• **What is needed**: Pull each line with the string "nonzero" from the entries.

• **Collected data entries**:
────────────────

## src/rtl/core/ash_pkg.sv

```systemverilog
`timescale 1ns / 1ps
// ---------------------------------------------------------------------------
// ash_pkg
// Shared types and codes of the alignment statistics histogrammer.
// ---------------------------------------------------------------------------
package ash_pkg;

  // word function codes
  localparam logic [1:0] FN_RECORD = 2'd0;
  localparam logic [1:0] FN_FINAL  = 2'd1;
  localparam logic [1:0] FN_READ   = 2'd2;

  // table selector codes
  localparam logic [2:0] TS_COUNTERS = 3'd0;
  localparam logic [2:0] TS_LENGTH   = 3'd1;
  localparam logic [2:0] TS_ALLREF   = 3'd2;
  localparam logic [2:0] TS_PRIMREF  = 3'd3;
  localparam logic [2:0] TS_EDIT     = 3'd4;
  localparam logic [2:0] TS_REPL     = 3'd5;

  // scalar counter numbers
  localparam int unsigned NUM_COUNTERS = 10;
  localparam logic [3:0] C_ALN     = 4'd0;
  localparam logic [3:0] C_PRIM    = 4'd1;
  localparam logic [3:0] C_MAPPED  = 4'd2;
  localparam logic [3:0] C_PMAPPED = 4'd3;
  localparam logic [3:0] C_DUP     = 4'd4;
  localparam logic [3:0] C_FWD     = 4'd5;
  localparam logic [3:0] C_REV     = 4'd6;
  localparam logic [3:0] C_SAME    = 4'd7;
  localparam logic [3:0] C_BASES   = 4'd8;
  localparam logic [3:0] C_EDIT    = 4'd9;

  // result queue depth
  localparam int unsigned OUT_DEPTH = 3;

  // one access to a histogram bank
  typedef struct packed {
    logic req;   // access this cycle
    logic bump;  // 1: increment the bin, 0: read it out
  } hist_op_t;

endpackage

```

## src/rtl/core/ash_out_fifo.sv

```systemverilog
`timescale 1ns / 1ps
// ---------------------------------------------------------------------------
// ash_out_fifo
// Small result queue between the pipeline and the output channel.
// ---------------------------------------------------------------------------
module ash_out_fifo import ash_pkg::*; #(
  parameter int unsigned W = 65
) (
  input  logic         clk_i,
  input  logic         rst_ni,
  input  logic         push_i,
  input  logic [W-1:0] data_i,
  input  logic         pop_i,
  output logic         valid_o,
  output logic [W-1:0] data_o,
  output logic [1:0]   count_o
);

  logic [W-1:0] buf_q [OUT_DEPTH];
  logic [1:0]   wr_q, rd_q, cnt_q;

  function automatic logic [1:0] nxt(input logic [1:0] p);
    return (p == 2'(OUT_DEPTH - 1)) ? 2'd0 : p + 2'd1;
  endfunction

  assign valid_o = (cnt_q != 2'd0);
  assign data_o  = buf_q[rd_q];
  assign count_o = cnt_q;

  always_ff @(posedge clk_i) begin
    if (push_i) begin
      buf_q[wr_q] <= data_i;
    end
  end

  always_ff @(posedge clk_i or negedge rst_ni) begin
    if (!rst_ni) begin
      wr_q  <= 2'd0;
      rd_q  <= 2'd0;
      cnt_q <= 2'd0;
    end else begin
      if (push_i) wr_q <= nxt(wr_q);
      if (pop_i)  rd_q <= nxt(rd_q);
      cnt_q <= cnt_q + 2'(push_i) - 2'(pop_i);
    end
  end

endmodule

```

────────────────

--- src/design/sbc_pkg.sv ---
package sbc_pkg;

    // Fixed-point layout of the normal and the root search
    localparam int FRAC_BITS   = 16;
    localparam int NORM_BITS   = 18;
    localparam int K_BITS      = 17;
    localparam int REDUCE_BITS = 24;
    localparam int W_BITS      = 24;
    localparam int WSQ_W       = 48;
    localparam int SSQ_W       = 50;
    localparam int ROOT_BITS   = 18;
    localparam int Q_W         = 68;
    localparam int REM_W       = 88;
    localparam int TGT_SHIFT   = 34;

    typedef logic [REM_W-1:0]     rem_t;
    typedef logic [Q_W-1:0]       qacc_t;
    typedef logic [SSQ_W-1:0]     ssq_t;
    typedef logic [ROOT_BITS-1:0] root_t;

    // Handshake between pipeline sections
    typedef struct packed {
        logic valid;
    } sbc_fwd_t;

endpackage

────────────────

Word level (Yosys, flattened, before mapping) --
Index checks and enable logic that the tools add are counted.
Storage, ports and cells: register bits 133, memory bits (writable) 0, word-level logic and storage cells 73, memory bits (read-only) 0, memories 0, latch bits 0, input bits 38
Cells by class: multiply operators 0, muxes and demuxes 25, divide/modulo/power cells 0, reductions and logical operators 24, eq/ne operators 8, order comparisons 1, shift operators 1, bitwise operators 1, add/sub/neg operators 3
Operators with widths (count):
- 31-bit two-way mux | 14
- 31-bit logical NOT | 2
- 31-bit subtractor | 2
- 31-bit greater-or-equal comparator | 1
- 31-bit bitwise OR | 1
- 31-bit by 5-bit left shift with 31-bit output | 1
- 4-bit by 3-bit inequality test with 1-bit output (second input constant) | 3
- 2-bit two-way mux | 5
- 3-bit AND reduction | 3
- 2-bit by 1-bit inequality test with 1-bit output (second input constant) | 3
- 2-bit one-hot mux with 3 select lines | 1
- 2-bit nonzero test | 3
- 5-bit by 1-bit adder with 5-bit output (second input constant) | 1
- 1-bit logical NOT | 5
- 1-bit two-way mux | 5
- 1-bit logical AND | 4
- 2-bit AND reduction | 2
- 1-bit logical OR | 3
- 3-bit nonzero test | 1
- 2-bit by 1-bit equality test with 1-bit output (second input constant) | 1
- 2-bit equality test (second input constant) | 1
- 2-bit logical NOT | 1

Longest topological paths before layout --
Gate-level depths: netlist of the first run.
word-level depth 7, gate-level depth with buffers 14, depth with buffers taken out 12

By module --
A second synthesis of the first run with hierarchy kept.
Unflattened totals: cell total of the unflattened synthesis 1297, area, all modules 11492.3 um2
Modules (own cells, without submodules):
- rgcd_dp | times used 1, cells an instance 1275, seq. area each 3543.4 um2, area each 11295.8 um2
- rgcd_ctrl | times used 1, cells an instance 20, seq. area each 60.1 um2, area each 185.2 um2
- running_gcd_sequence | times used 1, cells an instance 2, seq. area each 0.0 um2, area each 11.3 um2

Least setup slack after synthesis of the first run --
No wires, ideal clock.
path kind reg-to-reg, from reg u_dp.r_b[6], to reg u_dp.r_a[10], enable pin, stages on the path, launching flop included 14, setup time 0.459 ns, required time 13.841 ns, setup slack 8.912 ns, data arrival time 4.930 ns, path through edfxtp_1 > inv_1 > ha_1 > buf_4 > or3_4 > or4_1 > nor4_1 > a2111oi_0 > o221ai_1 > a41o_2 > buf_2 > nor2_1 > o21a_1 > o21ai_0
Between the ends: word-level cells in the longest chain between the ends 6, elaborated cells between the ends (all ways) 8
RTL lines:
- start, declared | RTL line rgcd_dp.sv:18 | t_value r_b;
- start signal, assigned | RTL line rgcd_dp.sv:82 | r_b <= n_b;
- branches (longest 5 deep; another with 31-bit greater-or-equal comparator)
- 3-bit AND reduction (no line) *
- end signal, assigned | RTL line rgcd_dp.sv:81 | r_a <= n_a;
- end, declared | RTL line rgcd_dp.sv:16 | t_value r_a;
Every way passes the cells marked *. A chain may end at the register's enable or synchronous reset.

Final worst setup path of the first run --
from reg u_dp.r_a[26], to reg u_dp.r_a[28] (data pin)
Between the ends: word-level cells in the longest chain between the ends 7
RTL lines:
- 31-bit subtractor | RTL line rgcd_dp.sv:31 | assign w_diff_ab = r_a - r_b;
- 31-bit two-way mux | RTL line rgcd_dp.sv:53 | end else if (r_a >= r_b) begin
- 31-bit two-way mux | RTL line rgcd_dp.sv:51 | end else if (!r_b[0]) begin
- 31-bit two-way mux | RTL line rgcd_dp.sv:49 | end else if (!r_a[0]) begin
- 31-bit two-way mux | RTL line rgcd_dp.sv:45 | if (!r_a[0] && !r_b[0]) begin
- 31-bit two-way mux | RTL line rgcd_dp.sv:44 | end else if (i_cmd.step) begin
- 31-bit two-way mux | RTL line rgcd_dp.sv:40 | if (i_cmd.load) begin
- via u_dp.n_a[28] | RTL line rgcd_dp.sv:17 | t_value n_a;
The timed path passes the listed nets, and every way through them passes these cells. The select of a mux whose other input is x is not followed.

────────────────

• **Task solution**:
- 2-bit nonzero test | 3
- 3-bit nonzero test | 1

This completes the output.